Godfroy Langlois Explained

Godfroy Langlois
Office:Member of the Legislative Assembly of Quebec for Montréal division no. 3
Predecessor:Henri-Benjamin Rainville
Successor:District was abolished in 1912
Term Start:1904
Term End:1912
Office2:Member of the Legislative Assembly of Quebec for Montréal–Saint-Louis
Predecessor2:District was created in 1912
Successor2:Peter Bercovitch
Term Start2:1912
Term End2:1916
Birth Date:26 December 1866
Birth Place:Sainte-Scholastique (Mirabel), Canada East
Death Place:Brussels, Belgium
Party:Liberal

Godfroy Langlois (26 December 1866  - 6 April 1928) was a politician, a journalist and a lawyer in Quebec. He was a member of the Legislative Assembly of Quebec for the Liberal Party of Quebec.

Biography

A native of Sainte-Scholastique (today part of Mirabel), he studied at the Séminaire de Sainte-Thérèse, the College of St. Laurent and Laval University where he studied law. Early on, he joined the Quebec Bar in 1886, but then turned to journalism. In 1890 he began publishing The Echo of Two Mountains.

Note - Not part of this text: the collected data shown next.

$ cat src/logic/fpm_dram_pkg.sv
package fpm_dram_pkg;

  localparam int CLK_PERIOD_PS = 5000;

  // Times as printed, in their own units
  localparam int POWERUP_PAUSE_US = 100;
  localparam int INIT_CYCLES = 8;
  localparam int REFRESH_PERIOD_MS = 8;
  localparam int REFRESH_ROWS = 512;
  localparam int ROW_TO_COL_STROBE_NS = 20;
  localparam int ROW_TO_COL_ADDR_NS = 15;
  localparam int ROW_ACCESS_NS = 60;
  localparam int COL_ACCESS_NS = 20;
  localparam int ADDR_ACCESS_NS = 30;
  localparam int PRECHARGE_ACCESS_NS = 40;
  localparam int READ_HOLD_AFTER_ROW_NS = 10;
  localparam int COL_ADDR_LEAD_NS = 30;
  localparam int OUTPUT_OFF_NS = 20;
  localparam int WRITE_PULSE_NS = 10;
  localparam int WRITE_DATA_HOLD_NS = 15;
  localparam int COL_HOLD_AFTER_ROW_NS = 60;
  localparam int COL_TO_ROW_PRE_NS = 10;
  localparam int REFRESH_COL_SETUP_NS = 10;
  localparam int REFRESH_COL_HOLD_NS = 15;
  localparam int ROW_PRE_TO_COL_NS = 10;
  localparam int PAGE_CYCLE_NS = 45;
  localparam int PAGE_COL_PRE_NS = 10;
  localparam int PAGE_ROW_PULSE_NS = 100000;
  localparam int ROW_HOLD_AFTER_PRE_NS = 40;
  localparam int ROW_PRECHARGE_NS = 55;

  function automatic int cyc_min(input longint ps);
    longint c;
    c = (ps + CLK_PERIOD_PS - 1) / CLK_PERIOD_PS;
    return (c < 1) ? 1 : int'(c);
  endfunction

  function automatic int cyc_max(input longint ps);
    longint c;
    c = ps / CLK_PERIOD_PS;
    return (c < 1) ? 1 : int'(c);
  endfunction

  // Cycle counts at 200 MHz
  localparam int POWERUP_CYC = cyc_min(longint'(POWERUP_PAUSE_US) * 1000000);
  localparam int REFRESH_INTERVAL_CYC =
    cyc_max(longint'(REFRESH_PERIOD_MS) * 1000000000 / REFRESH_ROWS);
  localparam int RCD_CYC = cyc_min(ROW_TO_COL_STROBE_NS * 1000);
  localparam int RAD_CYC = cyc_min(ROW_TO_COL_ADDR_NS * 1000);
  localparam int ACCESS_NS_MAX = (ROW_ACCESS_NS - ROW_TO_COL_STROBE_NS > COL_ACCESS_NS) ?
    ROW_ACCESS_NS - ROW_TO_COL_STROBE_NS : COL_ACCESS_NS;
  // Data lands on the access edge, then needs two synchroniser flops
  localparam int CAS_ACCESS_CYC = cyc_min(ACCESS_NS_MAX * 1000) + 3;
  localparam int PAGE_ACCESS_CYC = cyc_min(PRECHARGE_ACCESS_NS * 1000) + 1;
  localparam int CAS_LOW_CYC = cyc_min(COL_HOLD_AFTER_ROW_NS * 1000);
  localparam int CP_CYC = cyc_min(PAGE_COL_PRE_NS * 1000);
  localparam int PC_CYC = cyc_min(PAGE_CYCLE_NS * 1000);
  localparam int RHCP_CYC = cyc_min(ROW_HOLD_AFTER_PRE_NS * 1000);
  localparam int RRH_CYC = cyc_min(READ_HOLD_AFTER_ROW_NS * 1000);
  localparam int RP_CYC = cyc_min(ROW_PRECHARGE_NS * 1000);
  localparam int CSR_CYC = cyc_min(REFRESH_COL_SETUP_NS * 1000);
  localparam int CHR_CYC = cyc_min(REFRESH_COL_HOLD_NS * 1000);
  localparam int RASC_CYC = cyc_max(longint'(PAGE_ROW_PULSE_NS) * 1000);
  localparam int ROW_LOW_CYC = cyc_min(ROW_ACCESS_NS * 1000);

  localparam int ADDR_W = 9;
  localparam int DATA_W = 32;
  localparam int LANES = 4;
  localparam int CNT_W = 16;
  localparam logic [7:0] ROW_MAX = 8'hFF;

  typedef struct packed {
    logic write;
    logic [ADDR_W-1:0] row;
    logic [ADDR_W-1:0] col;
    logic [LANES-1:0] lanes;
    logic [DATA_W-1:0] wdata;
  } mem_req_t;

  typedef struct packed {
    logic ras_n;
    logic [LANES-1:0] cas_n;
    logic we_n;
    logic [ADDR_W-1:0] addr;
  } dram_pins_t;

endpackage

$ cat src/logic/fpm_dram_ctrl.sv
`timescale 1ns/1ps
module fpm_dram_ctrl (
  input wire logic clk_sys,
  input wire logic rst_n,
  input wire logic req_valid,
  input wire fpm_dram_pkg::mem_req_t req,
  input wire logic req_page,
  input wire logic refresh_mode_cbr,
  output logic req_ready,
  output logic rd_valid,
  output logic [fpm_dram_pkg::DATA_W-1:0] rd_data,
  output logic init_done,
  output fpm_dram_pkg::dram_pins_t pins,
  output logic [fpm_dram_pkg::DATA_W-1:0] dq_out,
  output logic dq_oe,
  input wire logic [fpm_dram_pkg::DATA_W-1:0] dq_in
);

  typedef enum logic [8:0] {
    ST_POWERUP = 9'h001,
    ST_IDLE    = 9'h002,
    ST_RAS     = 9'h004,
    ST_CAS     = 9'h008,
    ST_CASPRE  = 9'h010,
    ST_RASHOLD = 9'h020,
    ST_PRECH   = 9'h040,
    ST_CBRSET  = 9'h080,
    ST_REFLOW  = 9'h100
  } state_t;

  ////////////////////////////////////////////////////////////////////////////
  logic rst_s1_r, rst_s2_r;
  logic [fpm_dram_pkg::DATA_W-1:0] dq_s1_r, dq_s2_r;
  always_ff @(posedge clk_sys or negedge rst_n) begin
    if (!rst_n) begin
      rst_s1_r <= 1'b0;
      rst_s2_r <= 1'b0;
    end else begin
      rst_s1_r <= 1'b1;
      rst_s2_r <= rst_s1_r;
    end
  end
  wire rst_sync_n = rst_s2_r;

  // Data pins cross in from the module
  always_ff @(posedge clk_sys or negedge rst_sync_n) begin
    if (!rst_sync_n) begin
      dq_s1_r <= '0;
      dq_s2_r <= '0;
    end else begin
      dq_s1_r <= dq_in;
      dq_s2_r <= dq_s1_r;
    end
  end

  ////////////////////////////////////////////////////////////////////////////
  state_t state_r, state_nxt;
  logic [17:0] tmr_r, tmr_nxt;
  logic [17:0] ref_tmr_r;
  logic [8:0] ref_pend_r;
  logic [3:0] init_cnt_r;
  logic [8:0] ref_row_r;
  logic [17:0] ras_tmr_r;
  logic [7:0] page_tmr_r;
  logic op_write_r, op_ref_r;
  fpm_dram_pkg::mem_req_t cur_r;
  logic accept, ref_start, ref_done;

  wire tmr_zero = (tmr_r == 18'h00000);
  wire ref_due = (ref_pend_r != 9'h000) || !init_done;
  wire [17:0] ras_limit = 18'(fpm_dram_pkg::RASC_CYC - fpm_dram_pkg::RHCP_CYC
                              - 4 * fpm_dram_pkg::PC_CYC);
  // Keep page open only while the row pulse has room for another column
  wire page_ok = req_valid && req_page && (req.row == cur_r.row) && !op_ref_r
                 && (ref_pend_r == 9'h000) && (ras_tmr_r < ras_limit);
  assign accept = (state_r == ST_IDLE) && tmr_zero && req_valid && !ref_due;
  assign ref_start = (state_r == ST_IDLE) && tmr_zero && ref_due;
  assign ref_done = (state_r == ST_PRECH) && tmr_zero && op_ref_r;
  wire use_cbr = refresh_mode_cbr && init_done;

  function automatic logic [17:0] ld(input int c);
    return 18'(c - 1);
  endfunction

  always_comb begin
    state_nxt = state_r;
    tmr_nxt = tmr_zero ? 18'h00000 : tmr_r - 18'h00001;
    unique case (state_r)
      ST_POWERUP: if (tmr_zero) begin
        state_nxt = ST_IDLE;
      end
      ST_IDLE: if (ref_start && use_cbr) begin
        state_nxt = ST_CBRSET;
        tmr_nxt = ld(fpm_dram_pkg::CSR_CYC);
      end else if (ref_start || accept) begin
        state_nxt = ST_RAS;
        tmr_nxt = ld(fpm_dram_pkg::RCD_CYC);
      end
      ST_RAS: if (tmr_zero) begin
        if (op_ref_r) begin
          state_nxt = ST_REFLOW;
          tmr_nxt = ld(fpm_dram_pkg::ROW_LOW_CYC);
        end else begin
          state_nxt = ST_CAS;
          tmr_nxt = ld(fpm_dram_pkg::CAS_ACCESS_CYC);
        end
      end
      ST_CBRSET: if (tmr_zero) begin
        state_nxt = ST_REFLOW;
        tmr_nxt = ld(fpm_dram_pkg::ROW_LOW_CYC);
      end
      ST_REFLOW: if (tmr_zero) begin
        state_nxt = ST_PRECH;
        tmr_nxt = ld(fpm_dram_pkg::RP_CYC);
      end
      ST_CAS: if (tmr_zero) begin
        if (page_ok) begin
          state_nxt = ST_CASPRE;
          tmr_nxt = ld(fpm_dram_pkg::CP_CYC);
        end else begin
          state_nxt = ST_RASHOLD;
          tmr_nxt = ld(fpm_dram_pkg::RHCP_CYC);
        end
      end
      ST_CASPRE: if (tmr_zero) begin
        state_nxt = ST_CAS;
        tmr_nxt = ld(fpm_dram_pkg::PAGE_ACCESS_CYC);
      end
      ST_RASHOLD: if (tmr_zero) begin
        state_nxt = ST_PRECH;
        tmr_nxt = ld(fpm_dram_pkg::RP_CYC);
      end
      ST_PRECH: if (tmr_zero) begin
        state_nxt = ST_IDLE;
      end
      default: begin
        state_nxt = ST_IDLE;
        tmr_nxt = 18'h00000;
      end
    endcase
  end

  wire page_accept = (state_r == ST_CAS) && tmr_zero && page_ok;
  wire cas_done = (state_r == ST_CAS) && tmr_zero;

  always_ff @(posedge clk_sys or negedge rst_sync_n) begin
    if (!rst_sync_n) begin
      state_r <= ST_POWERUP;
      tmr_r <= ld(fpm_dram_pkg::POWERUP_CYC);
    end else begin
      state_r <= state_nxt;
      tmr_r <= tmr_nxt;
    end
  end

  ////////////////////////////////////////////////////////////////////////////
  // Refresh bookkeeping; a tick in the same cycle as a done cancels it, leaving the count as it was
  always_ff @(posedge clk_sys or negedge rst_sync_n) begin
    if (!rst_sync_n) begin
      ref_tmr_r <= '0;
      ref_pend_r <= '0;
      init_cnt_r <= '0;
      init_done <= 1'b0;
      ref_row_r <= '0;
    end else begin
      if (ref_tmr_r == ld(fpm_dram_pkg::REFRESH_INTERVAL_CYC)) begin
        ref_tmr_r <= '0;
        if (init_done && !ref_done) begin
          ref_pend_r <= ref_pend_r + 9'h001;
        end
      end else begin
        ref_tmr_r <= ref_tmr_r + 18'h00001;
        if (ref_done && init_done && ref_pend_r != 9'h000) begin
          ref_pend_r <= ref_pend_r - 9'h001;
        end
      end
      if (ref_done) begin
        ref_row_r <= ref_row_r + 9'h001;
        if (!init_done) begin
          init_cnt_r <= init_cnt_r + 4'h1;
          init_done <= (init_cnt_r == 4'(fpm_dram_pkg::INIT_CYCLES - 1));
        end
      end
    end
  end

  ////////////////////////////////////////////////////////////////////////////
  always_ff @(posedge clk_sys or negedge rst_sync_n) begin
    if (!rst_sync_n) begin
      cur_r <= '0;
      op_write_r <= 1'b0;
      op_ref_r <= 1'b0;
      ras_tmr_r <= '0;
    end else begin
      if (accept || page_accept) begin
        cur_r <= req;
        op_write_r <= req.write;
      end
      if (ref_start) begin
        op_ref_r <= 1'b1;
        op_write_r <= 1'b0;
      end else if (accept) begin
        op_ref_r <= 1'b0;
      end
      ras_tmr_r <= (state_r == ST_IDLE) ? 18'h00000 : ras_tmr_r + 18'h00001;
    end
  end

  ////////////////////////////////////////////////////////////////////////////
  // Pin drive
  wire st_row_low = (state_r == ST_RAS) || (state_r == ST_CAS) || (state_r == ST_CASPRE)
                    || (state_r == ST_RASHOLD) || (state_r == ST_REFLOW);
  wire st_cas_low = (state_r == ST_CAS) || (state_r == ST_CBRSET)
                    || ((state_r == ST_REFLOW) && !op_ref_r)
                    || ((state_r == ST_REFLOW) && use_cbr);
  wire [fpm_dram_pkg::LANES-1:0] lane_sel = op_write_r ? cur_r.lanes : '1;
  wire [8:0] row_addr = op_ref_r ? ref_row_r : cur_r.row;
  wire col_phase = (state_r == ST_RAS) && !op_ref_r
                   && (tmr_r <= 18'(fpm_dram_pkg::RCD_CYC - fpm_dram_pkg::RAD_CYC));
  wire col_hold = (state_r == ST_CAS) || (state_r == ST_CASPRE) || (state_r == ST_RASHOLD);
  wire [8:0] addr_nxt = (col_phase || col_hold) ? cur_r.col : row_addr;
  wire cbr_pending = ref_start && use_cbr;
  wire ras_nxt_n = !((state_nxt == ST_RAS) || (state_nxt == ST_CAS)
                     || (state_nxt == ST_CASPRE) || (state_nxt == ST_RASHOLD)
                     || (state_nxt == ST_REFLOW));
  wire cas_nxt = (state_nxt == ST_CAS)
                 || ((state_nxt == ST_CBRSET) || ((state_nxt == ST_REFLOW) && use_cbr
                     && op_ref_r && (state_r != ST_RAS)));
  wire [8:0] addr_sel = (state_nxt == ST_RAS && state_r == ST_IDLE)
                        ? (ref_start ? ref_row_r : req.row) : addr_nxt;
  wire we_nxt_n = !(op_write_r && (state_nxt == ST_CAS || state_nxt == ST_CASPRE
                                   || state_nxt == ST_RAS) && !op_ref_r
                    || (accept && req.write));

  always_ff @(posedge clk_sys or negedge rst_sync_n) begin
    if (!rst_sync_n) begin
      pins <= '{ras_n: 1'b1, cas_n: '1, we_n: 1'b1, addr: '0};
      dq_out <= '0;
      dq_oe <= 1'b0;
    end else begin
      pins.ras_n <= ras_nxt_n;
      pins.cas_n <= cas_nxt ? ~((state_nxt == ST_CAS) ? lane_sel : 4'hF) : 4'hF;
      pins.we_n <= we_nxt_n;
      pins.addr <= addr_sel;
      // Drive data only on writes; reads leave the bus to the module
      dq_oe <= !we_nxt_n;
      if (accept || page_accept) begin
        dq_out <= req.wdata;
      end
    end
  end

  always_ff @(posedge clk_sys or negedge rst_sync_n) begin
    if (!rst_sync_n) begin
      rd_valid <= 1'b0;
      rd_data <= '0;
      req_ready <= 1'b0;
    end else begin
      rd_valid <= cas_done && !op_write_r && !op_ref_r;
      if (cas_done && !op_write_r) begin
        rd_data <= dq_s2_r;
      end
      req_ready <= accept || page_accept;
    end
  end

endmodule

$ cat config.mk
export PLATFORM = sky130hd
export DESIGN_NAME = fpm_dram_ctrl
export DESIGN_NICKNAME = d
export VERILOG_FILES = /design/src/logic/fpm_dram_pkg.sv /design/src/logic/fpm_dram_ctrl.sv
export SDC_FILE = /design/constraint.sdc
export NUM_CORES = 1
export LEC_CHECK = 0
export ABC_CLOCK_PERIOD_IN_PS = 19800
export BUFFER_PORTS_ARGS = -buffer_cell sky130_fd_sc_hd__buf_4
export CELL_PAD_IN_SITES_DETAIL_PLACEMENT = 0
export CELL_PAD_IN_SITES_GLOBAL_PLACEMENT = 2
export CORE_AREA = 3 3 179 181
export DETAILED_ROUTE_END_ITERATION = 10
export DIE_AREA = 0 0 182 184
export PLACE_DENSITY = 0.76
export SLEW_MARGIN = 20
export SYNTH_ARGS = -nofsm -noshare
export SYNTH_HDL_FRONTEND = slang
export SYNTH_SLANG_ARGS = --single-unit
$ cat constraint.sdc
create_clock -name clk_sys -period 19.8 [get_ports clk_sys]
set_clock_uncertainty 0.2 [all_clocks]
set_input_delay 3.96 -clock clk_sys [delete_from_list [all_inputs] [get_ports clk_sys]]
set_output_delay 3.96 -clock clk_sys [all_outputs]
set_load 0.1 [all_outputs]
; ---- Yosys cells after proc, flatten, opt, wreduce, memory -nomap -nowiden
; Cells that the tools add are included.
[classes]
n_addsub = 7
order_cmp = 2
eq_ne = 20
n_mux = 39
bitwise_logic = 2
reduce_logical = 61
[op_table]
columns = operator, n
row1 = 2-to-1 mux 18 bit, 10
row2 = 2-to-1 mux 9 bit, 16
row3 = case mux 18 bit (7 select lines), 1
row4 = case mux 9 bit (7 select lines), 1
row5 = "adder 18 x 1 -> 18 bit, second input constant", 2
row6 = logical AND 1 bit, 29
row7 = "adder 9 x 1 -> 9 bit, second input constant", 2
row8 = "equality test 18 x 12 -> 1 bit, second input constant", 1
row9 = "equality test 9 x 3 -> 1 bit, second input constant", 2
row10 = "equality test 9 x 4 -> 1 bit, second input constant", 2
row11 = "equality test 9 x 5 -> 1 bit, second input constant", 2
row12 = "equality test 9 x 6 -> 1 bit, second input constant", 2
row13 = "equality test 9 x 8 -> 1 bit, second input constant", 2
row14 = "equality test 9 bit, second input constant", 2
row15 = "less-or-equal comparator 18 x 1 -> 1 bit, second input constant", 1
row16 = zero test 18 bit, 1
row17 = "less-than comparator 18 x 15 -> 1 bit, second input constant", 1
row18 = "subtractor 18 x 1 -> 18 bit, second input constant", 1
row19 = logical OR 1 bit, 15
row20 = 2-to-1 mux 4 bit, 3
row21 = "equality test 9 x 1 -> 1 bit, second input constant", 1
row22 = "equality test 9 x 2 -> 1 bit, second input constant", 1
row23 = "equality test 9 x 7 -> 1 bit, second input constant", 1
row24 = equality test 9 bit, 1
row25 = other kinds (16), 31
[word_totals]
regBits = 258
in_bits = 92
out_inout_bits = 83
wordCells = 157

; ---- Depth between registers and ports, before layout
[logic_depth]
depth_word = 15
depth_mapped = 13
depth_no_buf = 13

; ---- Worst setup path after synthesis
; OpenSTA, ideal clock, no wires.
[synth_timing]
path_kind = in2reg
from = input port req[52] in the netlist's numbering
to = register dq_out[23] in the netlist's numbering
setup_time_ns = 0.128
arrival_ns = 5.666
t_required_ns = 19.472
setup_slack_ns = 13.806
stages = 8
path_buffers = 2
cell_sequence = xor2_1 -> nor4_1 -> nand4_1 -> a2111o_1 -> o21ai_1 -> buf_4 -> buf_4 -> mux2_1
[synth_between]
elab_chain_len = 7
[synth_lines]
columns = element, line_no
row1 = start: declaration, fpm_dram_ctrl.sv:6  ; input wire fpm_dram_pkg::mem_req_t req,
row2 = equality test 9 bit, fpm_dram_ctrl.sv:74  ; wire page_ok = req_valid && req_page && (req.row == cur_r.row) && !op_ref_r
row3 = logical AND 1 bit (2 in series), fpm_dram_ctrl.sv:74
row4 = logical AND 1 bit (2 in series), fpm_dram_ctrl.sv:75  ; && (ref_pend_r == 9'h000) && (ras_tmr_r < ras_limit);
row5 = logical AND 1 bit, fpm_dram_ctrl.sv:143  ; wire page_accept = (state_r == ST_CAS) && tmr_zero && page_ok;
row6 = logical OR 1 bit, fpm_dram_ctrl.sv:247  ; if (accept || page_accept) begin
row7 = end signal: assignment, fpm_dram_ctrl.sv:248  ; dq_out <= req.wdata;
row8 = end: declaration, fpm_dram_ctrl.sv:14  ; output logic [fpm_dram_pkg::DATA_W-1:0] dq_out,
; No other way between the ends.
; A chain may end at the register's enable or synchronous reset.

; ---- Worst setup path in the final report
[layout_timing]
from = input port req[47] in the netlist's numbering
to = register dq_out[7] in the netlist's numbering
; The elaborated chain is that of the path after synthesis.

==> impl_metrics.yaml <==
critical_path:
  required_ns: 20.02
  crit_fanout: 38
  worstSetupPathType: "in2reg"
  arrival_ns: 6.76
  crit_path_start_kind: "primary input"
  crit_path_end_kind: "flip-flop"
clock_tree:
  clk_path_buf_depth: 3
  clkLatencyLatePin_ns: 0.54
  cts_tree: "done"
  htree_num_levels: 1
  cts.sinks: 258
  cts_setup_buffers: 0
  ctsResizeCount: 0
  cts-root-buf: "clkbuf_16"
  hold_buffers: 0
  clkTransAtPathRegs_ns: 0.06
  cts_made_buffers: 29
yosys:
  synth_cell_types: 71
  ys_seq_area_share_pct: 60.8
  syn_nets: 931
  synthTopCellsByArea: "dfrtp_1, mux2_2, mux2_1"
  synthArstFlopShare_pct: 100
  avgSynthCellArea_um2: 12.9
  ys_seq_elements: 258
  synthFlopType: "dfrtp_1"
  synthCells: 824
  yosysMostFrequentCell: "dfrtp_1"
  synth-edff-count: 0
  synth_top_area_share_pct: 56.9
  ys_top_cells_by_count: "dfrtp_1, mux2_2, nor2_1"
  netlist_area_um2: 10700
  yosysWarningCount: 0
  synth_largest_area_cell: "dfrtp_1"
global_routing:
  grt_max_degree: 131
  antenna_found_initial: 0
  gr-usage-all-layers_pct: 13.8
  overflow: 0
  first_global_vias: 7031
  grt_pass1_wl_um: 37900
timing:
  finalHoldViolCount: 0
  tns_ns: 0
  layout_min_cycle_time_ns: 6.54
  setup_violations: 0
  worst_pin_slew_ns: 0.885
  rsz0062_at_grt: "false"
  slew_headroom_pct: 40.4
  fin_hold_ws_ns: 0.135
  post-route-period-util_pct: 33.0
  drv_slew: 0
  fmax_mhz: 153
floorplan:
  chipWidth_um: 182
  pin_count: 175
  rows: 64
  fp.dieH_um: 184
  die-area_um2: 33500
  initial_core_util_pct: 34.8
  core_um2: 30600
detailed_routing:
  post_drt_wl_per_cell_um: 16.2
  drtAntennaViolNets: 0
  drt-total-wl_um: 23200
  drt-initial-drc-count: 294
  num_vias: 6790
  drc_errors: 0
  vias_per_cell: 4.75
  drt_first_pass_iters: 4
run:
  drv_cap: 0
final_layout:
  drive_above_1_share_pct: 33.0
  diodes: 0
  fin_nets: 1118
  final_cells: 1430
  fin_util_pct: 43.8
  area_growth_pct: 25.8
power:
  swShare_pct: 21.1
  comb_power_share_pct: 2.2
  power.share.clock_pct: 48.7
  p_seq_share_pct: 49.1
  leakage_nw: 6.50
  power.internal_mw: 0.865
  p_sw_mw: 0.231
  power.density_nw_per_um2: 81.8
  peakVddDrop_v: 0.0000596
place:
  port-buffer-count: 174
  dp_hpwl_um: 16000
  dp_cells: 1376
  place.gp.congestion: 0.781
run_status:
  status: "finished clean"
min_path:
  hold_class: "reg2reg"
==> critical path, stage by stage <==
cell and delay (ns):
buf_4 0.12, xor2_1 0.14, nor4_1 0.35, nand4_1 0.14
a2111o_1 0.47, o21ai_4 0.57, buf_4 0.56, mux2_2 0.39
==> sequential cells by signal, summed over array words and instances, names as in the netlist, 15 cells and up <==
name,flops
dq_out,32
dq_s1_r,32
dq_s2_r,32
rd_data,32
cur_r,22
ras_tmr_r,18
ref_tmr_r,18
tmr_r,18
pins,15
==> per-stage QoR <==
stage	power, mW	setup WS [ns]	cell area [um^2]
6_report	1.10	13.26	13400
3_3_place_gp	0.573	12.68	12400
5_1_grt	1.14	13.07	13400
2_1_floorplan	0.554	11.91	10700
4_1_cts	1.12	13.22	13400
3_5_place_dp	0.574	12.63	12400
==> layout by cell type (no fill, tap or decap), types with 4 or more instances in the layout <==
cell         n
clkbuf_8     9
nor3_1      14
ha_1        14
a21oi_1     15
nand2_1     51
nor4_1      12
o21ai_1      6
nand3_1     23
xnor2_1     33
or2_2        4
dfrtp_1    241
nor2b_1      4
clkbuf_16   29
and4_1       7
xor2_1      43
o21ai_0     24
and3_1       7
or3_1        6
mux2_1      39
mux2i_1     10
buf_4      180
nor2_1      68
mux2_2      68
nand4_1     13
inv_1       15
and2_1       4
dfstp_2     16
clkbuf_1     6
==> final timing paths <==
kind | slack (ns) | to | cells after the start | start
max in group asynchronous | 16.31 | rst_s2_r$_DFF_PN0_ | 1 | rst_n
hold reg to reg | 0.13 | dq_s2_r[21]$_DFF_PN0_ | 0 | dq_s1_r[21]$_DFF_PN0_
min in group asynchronous | 0.24 | dq_out[30]$_DFFE_PN0P_ | 0 | rst_s2_r$_DFF_PN0_
setup / recovery | 13.26 | dq_out[7]$_DFFE_PN0P_ | 8 | req[47]
setup reg to reg | 15.81 | ref_pend_r[8]$_DFFE_PN0P_ | 12 | ref_tmr_r[6]$_DFF_PN0_
hold / removal | 0.13 | dq_s2_r[21]$_DFF_PN0_ | 0 | dq_s1_r[21]$_DFF_PN0_
==> routing by layer <==
layer	vias up	GRT usage (%)	wire [um]
li1	3266	-	-
met1	3359	19.0	10600
met2	124	22.5	11000
met3	41	2.65	1000
met4	0	3.60	590
met5	-	0	0
==> final cells by class <==
cell class | count | area (um^2)
sequential | 258 | 6480
inverter | 15 | 56.3
timing repair buffer | 181 | 1370
fill | 2908 | 17200
clock buffer | 44 | 872
tap | 396 | 495
clock inverter | 10 | 98.8
multi-input combinational | 526 | 4020
==> power groups by stage <==
| stage | Clock [mW] | Sequential, mW | Combinational [mW] |
|---|---|---|---|
| CTS | 0.555 | 0.539 | 0.0255 |
| global route | 0.577 | 0.539 | 0.0278 |
| global placement | 0 | 0.548 | 0.0254 |
| detailed placement | 0 | 0.548 | 0.0254 |
| finish | 0.534 | 0.538 | 0.0244 |
| floorplan | 0 | 0.552 | 0.00177 |
==> cells by family (layout without fill, tap and decap cells) <==
group / Yosys count / in the layout / synth area share [%]
buffers and inverters: 40 / 250 / 1.75
AO/OA/AOI/OAI: 76 / 76 / 4.77
other: 1 / 1 / 0.0352
adder cells (fa/ha/maj): 15 / 15 / 1.83
AND/OR/NAND/NOR: 241 / 241 / 12.3
flip-flops: 258 / 258 / 60.8
XOR/XNOR: 76 / 76 / 6.25
multiplexers: 117 / 117 / 12.3
No activity file was read; power rests on OpenSTA's default activity.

Anticlerical, the newspaper got into trouble and had to change its name in 1892 to Freedom. He joined the editorial staff of La Patrie, where he was editor from 1897 to 1903. He chaired the National Club of Montreal, he was elected Liberal MP in Montréal division no. 3 in 1904 and 1908, and in Montreal-Saint-Louis in 1912. He worked for the legalization of trade unions and various other liberal measures. In 1914, he became the official representative of the Quebec government in Brussels, capital of Belgium. He kept that post until his death on April 6, 1928.